Много раз гитлеровцы пытались сбросить наши войска с плацдарма, однако ни яростные атаки танков и пехоты, ни ожесточённые бомбардировки и обстрелы не сломили духа советских солдат. Этот плацдарм удерживали всё лето сорок третьего ценой мужества и героизма его защитников. «С боями я дошел до Берлина, но таких схваток, как на Северском Донце, пожалуй, не встречал…», — вспоминал Павел Матвеевич Мирошниченко, награждённый орденом Красной Звезды за отличие в боях на Привольнянском плацдарме.

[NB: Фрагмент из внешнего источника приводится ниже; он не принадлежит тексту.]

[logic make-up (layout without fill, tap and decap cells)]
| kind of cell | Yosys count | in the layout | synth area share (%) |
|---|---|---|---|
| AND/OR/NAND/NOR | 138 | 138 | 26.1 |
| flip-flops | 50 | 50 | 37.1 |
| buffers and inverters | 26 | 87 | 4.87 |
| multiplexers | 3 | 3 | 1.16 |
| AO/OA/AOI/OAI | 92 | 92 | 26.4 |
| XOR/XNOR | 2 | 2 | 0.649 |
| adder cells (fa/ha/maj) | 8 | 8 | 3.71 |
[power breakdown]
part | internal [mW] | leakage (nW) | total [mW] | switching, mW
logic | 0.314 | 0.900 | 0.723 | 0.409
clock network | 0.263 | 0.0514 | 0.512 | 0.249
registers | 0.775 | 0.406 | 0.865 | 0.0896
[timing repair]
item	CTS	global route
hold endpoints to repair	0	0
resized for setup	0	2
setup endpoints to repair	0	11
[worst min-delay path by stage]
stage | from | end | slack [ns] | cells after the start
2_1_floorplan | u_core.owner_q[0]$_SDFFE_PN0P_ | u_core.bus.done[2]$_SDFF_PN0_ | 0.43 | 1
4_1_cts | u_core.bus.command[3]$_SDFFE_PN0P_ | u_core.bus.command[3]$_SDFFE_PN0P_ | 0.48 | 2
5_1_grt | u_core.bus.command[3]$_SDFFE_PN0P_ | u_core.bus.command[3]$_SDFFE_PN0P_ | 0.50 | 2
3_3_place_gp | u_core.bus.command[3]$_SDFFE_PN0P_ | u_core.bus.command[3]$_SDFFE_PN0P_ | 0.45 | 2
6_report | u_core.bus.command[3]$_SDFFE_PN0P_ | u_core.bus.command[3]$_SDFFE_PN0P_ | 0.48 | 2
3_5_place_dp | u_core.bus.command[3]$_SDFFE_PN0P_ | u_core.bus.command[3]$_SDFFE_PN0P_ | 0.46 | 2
--- src/rtl/serial_frame_deser.sv ---
// Serial frame deserializer: hunts for a sync word in a qualified bit stream,
// then assembles MSB-first words into a small valid/ready output FIFO.
module serial_frame_deser #(
  parameter int unsigned       WIDTH           = 8,
  parameter int unsigned       SYNC_W          = 8,
  parameter logic [SYNC_W-1:0] SYNC_WORD       = SYNC_W'(8'hA5),
  parameter int unsigned       WORDS_PER_FRAME = 2,
  parameter int unsigned       DEPTH           = 4
) (
  input  logic             clk,
  input  logic             rst,
  input  logic             bit_in,
  input  logic             bit_en,
  output logic [WIDTH-1:0] m_data,
  output logic             m_valid,
  input  logic             m_ready,
  output logic             sync_lock,
  output logic             overflow,
  output logic [7:0]       frames_done
);

  localparam int unsigned HCW = $clog2(SYNC_W + 1);
  localparam int unsigned BCW = $clog2(WIDTH);
  localparam int unsigned WCW = $clog2(WORDS_PER_FRAME + 1);
  localparam int unsigned AW  = $clog2(DEPTH);
  localparam int unsigned CW  = AW + 1;

  typedef enum logic {HUNT, COLLECT} state_e;

  state_e            state_q, state_d;
  logic [SYNC_W-2:0] shreg_q, shreg_d;
  logic [HCW-1:0]    hunt_cnt_q, hunt_cnt_d;
  logic [WIDTH-2:0]  word_q, word_d;
  logic [BCW-1:0]    bit_cnt_q, bit_cnt_d;
  logic [WCW-1:0]    word_cnt_q, word_cnt_d;
  logic [7:0]        frames_q, frames_d;
  logic              ovf_q, ovf_d;
  logic              valid_q, valid_d;
  logic [AW-1:0]     rd_ptr_q, rd_ptr_d, wr_ptr_q, wr_ptr_d;
  logic [CW-1:0]     count_q, count_d;
  logic [WIDTH-1:0]  mem_q [DEPTH];

  logic [SYNC_W-1:0] shreg_nxt_c;
  logic [WIDTH-1:0]  push_word_c;
  logic              push_c, pop_c, full_c, accept_c;

  // Hunt / collect next-state logic; only bit_en cycles advance the datapath.
  always_comb begin
    state_d     = state_q;
    shreg_d     = shreg_q;
    hunt_cnt_d  = hunt_cnt_q;
    word_d      = word_q;
    bit_cnt_d   = bit_cnt_q;
    word_cnt_d  = word_cnt_q;
    frames_d    = frames_q;
    push_c      = 1'b0;
    shreg_nxt_c = {shreg_q, bit_in};
    push_word_c = {word_q, bit_in};
    if (bit_en) begin
      case (state_q)
        HUNT: begin
          shreg_d = shreg_nxt_c[SYNC_W-2:0];
          if (hunt_cnt_q != HCW'(SYNC_W)) hunt_cnt_d = hunt_cnt_q + HCW'(1);
          if (shreg_nxt_c == SYNC_WORD && hunt_cnt_q >= HCW'(SYNC_W - 1)) begin
            state_d    = COLLECT;
            bit_cnt_d  = '0;
            word_cnt_d = '0;
          end
        end
        COLLECT: begin
          word_d = push_word_c[WIDTH-2:0];
          if (bit_cnt_q == BCW'(WIDTH - 1)) begin
            push_c    = 1'b1;
            bit_cnt_d = '0;
            if (word_cnt_q == WCW'(WORDS_PER_FRAME - 1)) begin
              word_cnt_d = '0;
              frames_d   = frames_q + 8'd1;
              state_d    = HUNT;
              shreg_d    = '0;
              hunt_cnt_d = '0;
            end else begin
              word_cnt_d = word_cnt_q + WCW'(1);
            end
          end else begin
            bit_cnt_d = bit_cnt_q + BCW'(1);
          end
        end
        default: state_d = HUNT;
      endcase
    end
  end

  // FIFO bookkeeping; a pop in the same cycle frees room for a push when full.
  always_comb begin
    pop_c    = valid_q && m_ready;
    full_c   = (count_q == CW'(DEPTH));
    accept_c = push_c && (!full_c || pop_c);
    ovf_d    = push_c && full_c && !pop_c;
    rd_ptr_d = pop_c ? rd_ptr_q + AW'(1) : rd_ptr_q;
    wr_ptr_d = accept_c ? wr_ptr_q + AW'(1) : wr_ptr_q;
    count_d  = count_q + CW'(accept_c) - CW'(pop_c);
    valid_d  = (count_d != '0);
  end

  always_ff @(posedge clk or posedge rst) begin
    if (rst) begin
      state_q    <= HUNT;
      shreg_q    <= '0;
      hunt_cnt_q <= '0;
      word_q     <= '0;
      bit_cnt_q  <= '0;
      word_cnt_q <= '0;
      frames_q   <= '0;
      ovf_q      <= 1'b0;
      valid_q    <= 1'b0;
      rd_ptr_q   <= '0;
      wr_ptr_q   <= '0;
      count_q    <= '0;
      for (int unsigned i = 0; i < DEPTH; i++) mem_q[i] <= '0;
    end else begin
      state_q    <= state_d;
      shreg_q    <= shreg_d;
      hunt_cnt_q <= hunt_cnt_d;
      word_q     <= word_d;
      bit_cnt_q  <= bit_cnt_d;
      word_cnt_q <= word_cnt_d;
      frames_q   <= frames_d;
      ovf_q      <= ovf_d;
      valid_q    <= valid_d;
      rd_ptr_q   <= rd_ptr_d;
      wr_ptr_q   <= wr_ptr_d;
      count_q    <= count_d;
      if (accept_c) mem_q[wr_ptr_q] <= push_word_c;
    end
  end

  assign m_data      = mem_q[rd_ptr_q];
  assign m_valid     = valid_q;
  assign sync_lock   = (state_q == COLLECT);
  assign overflow    = ovf_q;
  assign frames_done = frames_q;

endmodule
$ cat src/rtl/pc_incrementer.sv
// Combinational next-PC: PC+4, optionally plus a word offset.
// All arithmetic wraps modulo 2^32.
module pc_incrementer
  import cpu_pkg::*;
(
  input  logic [31:0] PC,
  input  logic        PC_sel,
  input  logic [31:0] PC_Immed,
  output logic [31:0] next_pc
);

  logic [31:0] seq_pc;
  logic [31:0] offset;
  logic [31:0] sum;

  // Shifting inside a 32-bit expression drops PC_Immed[31:30]; the mask keeps the PC word aligned.
  always_comb begin
    seq_pc  = PC + PC_INC;
    offset  = PC_Immed << 2;
    sum     = PC_sel ? (seq_pc + offset) : seq_pc;
    next_pc = sum & 32'hFFFF_FFFC;
  end

endmodule

$ cat src/rtl/if_stage.sv
// Instruction-fetch stage: requests a word at PC, latches it into Instr,
// then holds it until the control unit accepts it and the PC advances.
module if_stage
  import cpu_pkg::*;
(
  input  logic               Clk,
  input  logic               Reset,
  input  logic               PC_sel,
  input  logic [31:0]        PC_Immed,
  input  logic               PC_LdEn,
  output logic               Mem_req,
  output logic [31:0]        Mem_addr,
  input  logic               Mem_ack,
  input  logic [INSTR_W-1:0] Mem_data,
  output logic [INSTR_W-1:0] Instr,
  output logic               Instr_valid,
  output logic [31:0]        PC
);

  if_state_e          state_q, state_d;
  logic [31:0]        pc_q, pc_d;
  logic [INSTR_W-1:0] instr_q, instr_d;
  logic               valid_q, valid_d;
  logic               mem_req_q, mem_req_d;
  logic [31:0]        next_pc;

  pc_incrementer u_pc_inc (
    .PC       (pc_q),
    .PC_sel   (PC_sel),
    .PC_Immed (PC_Immed),
    .next_pc  (next_pc)
  );

  always_ff @(posedge Clk or posedge Reset) begin
    if (Reset) begin
      state_q   <= IDLE;
      pc_q      <= PC_RESET;
      instr_q   <= '0;
      valid_q   <= 1'b0;
      mem_req_q <= 1'b0;
    end else begin
      state_q   <= state_d;
      pc_q      <= pc_d;
      instr_q   <= instr_d;
      valid_q   <= valid_d;
      mem_req_q <= mem_req_d;
    end
  end

  // Mem_ack only matters in FETCH and PC_LdEn only in READY; elsewhere they fall through to hold.
  always_comb begin
    state_d   = state_q;
    pc_d      = pc_q;
    instr_d   = instr_q;
    valid_d   = valid_q;
    mem_req_d = mem_req_q;
    case (state_q)
      IDLE: begin
        state_d   = FETCH;
        mem_req_d = 1'b1;
        valid_d   = 1'b0;
      end
      FETCH: begin
        mem_req_d = 1'b1;
        valid_d   = 1'b0;
        if (Mem_ack) begin
          instr_d   = Mem_data;
          mem_req_d = 1'b0;
          valid_d   = 1'b1;
          state_d   = READY;
        end
      end
      READY: begin
        mem_req_d = 1'b0;
        if (PC_LdEn) begin
          pc_d      = next_pc;
          valid_d   = 1'b0;
          mem_req_d = 1'b1;
          state_d   = FETCH;
        end
      end
      default: begin
        state_d   = IDLE;
        mem_req_d = 1'b0;
        valid_d   = 1'b0;
      end
    endcase
  end

  assign Mem_req     = mem_req_q;
  assign Mem_addr    = pc_q;
  assign PC          = pc_q;
  assign Instr       = instr_q;
  assign Instr_valid = valid_q;

endmodule

$ cat config.mk
export PLATFORM = sky130hd
export DESIGN_NAME = if_stage
export DESIGN_NICKNAME = d
export VERILOG_FILES = /design/src/rtl/cpu_pkg.sv /design/src/rtl/pc_incrementer.sv /design/src/rtl/if_stage.sv
export SDC_FILE = /design/constraint.sdc
export NUM_CORES = 1
export LEC_CHECK = 0
export ABC_CLOCK_PERIOD_IN_PS = 5400
export CAP_MARGIN = 20
export CORE_MARGIN = 3
export CORE_UTILIZATION = 36
export CTS_CLUSTER_DIAMETER = 80
export CTS_CLUSTER_SIZE = 40
export DETAILED_ROUTE_END_ITERATION = 10
export SYNTH_ARGS = -nofsm -noshare
export SYNTH_HDL_FRONTEND = slang
export SYNTH_SLANG_ARGS = --single-unit
$ cat constraint.sdc
create_clock -name Clk -period 5.4 [get_ports Clk]
set_clock_uncertainty 0.1 [all_clocks]
set_input_delay 1.08 -clock Clk [delete_from_list [all_inputs] [get_ports Clk]]
set_output_delay 1.08 -clock Clk [all_outputs]
set_load 0.005 [all_outputs]
**config.mk**
```make
export PLATFORM = sky130hd
export DESIGN_NAME = uart_lbus_master
export DESIGN_NICKNAME = d
export VERILOG_FILES = /design/src/rtl/uart_lbus_pkg.sv /design/src/rtl/uart_lbus_timer.sv /design/src/rtl/uart_lbus_master.sv
export SDC_FILE = /design/constraint.sdc
export NUM_CORES = 1
export LEC_CHECK = 0
export BUFFER_PORTS_ARGS = -buffer_cell sky130_fd_sc_hd__buf_4
export CAP_MARGIN = 20
export CORE_ASPECT_RATIO = 1.75
export CORE_UTILIZATION = 55
export CTS_CLUSTER_DIAMETER = 40
export DETAILED_ROUTE_END_ITERATION = 7
export PLACE_DENSITY_LB_ADDON = 0.25
export SYNTH_ARGS = -nofsm -noshare
export SYNTH_HDL_FRONTEND = slang
export SYNTH_HIERARCHICAL = 1
export SYNTH_SLANG_ARGS = --single-unit
```
**constraint.sdc**
```tcl
create_clock -name clk -period 5.9 [get_ports clk]
set_clock_uncertainty 0.15 [all_clocks]
set_input_delay 1.18 -clock clk [delete_from_list [all_inputs] [get_ports clk]]
set_output_delay 1.18 -clock clk [all_outputs]
set_load 0.01 [all_outputs]
```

О жестокости и кровопролитности боёв говорит тот факт, что за три дня 17-20 июля 1943 года, согласно именному списку безвозвратных потерь по 1003 стрелковому полку 279 стрелковой дивизии (в этом полку и воевал Иван Вершинин), погиб 521 боец, причём, основная масса погибла именно 18 июля – день гибели Ивана Сергеевича. Выходит, что за три дня полёг весь состав полка. Такая вот им выпала доля…
Рядовым солдатом был наш земляк - Иван Сергеевич Вершинин, но именно на таких вот, рядовых, и держится Россия. Именно они, рядовые красноармейцы и солдаты, победили войну. Косило их пулями, осколками мин и снарядов; давило танками; накрывало с неба бомбами, вгоняя заживо в землю; а они вновь поднимались, словно из этой же вздыбленной,  всклокоченной земли вырастали. Не они самые, конечно, - другие, но не заметна была замена. И не потому что все на одно лицо, а от того, что одной сути – рядовые. И, не успев оплакать и похоронить погибших, снова шли в бой под пули, мины, снаряды, бомбы и танки. И страх знали, и бесстрашие, и отчаяние, и усталость, и полную от неё бесчувственность, из которой не могло вывести даже сопротивление не желающего расставаться с жизнью естества. И знали также - на то, чтобы уцелеть в этой войне, надежда очень слабая. Но и эта изнурительная в любое другое время мысль их не пугала. Они просто не позволяли ей отвлекать их даже в минуты отдыха. Но нередко в письмах домой писали просто и буднично, не жалея себя, так, как писал солдат Иван Вершинин: «сильно по мне не тужите».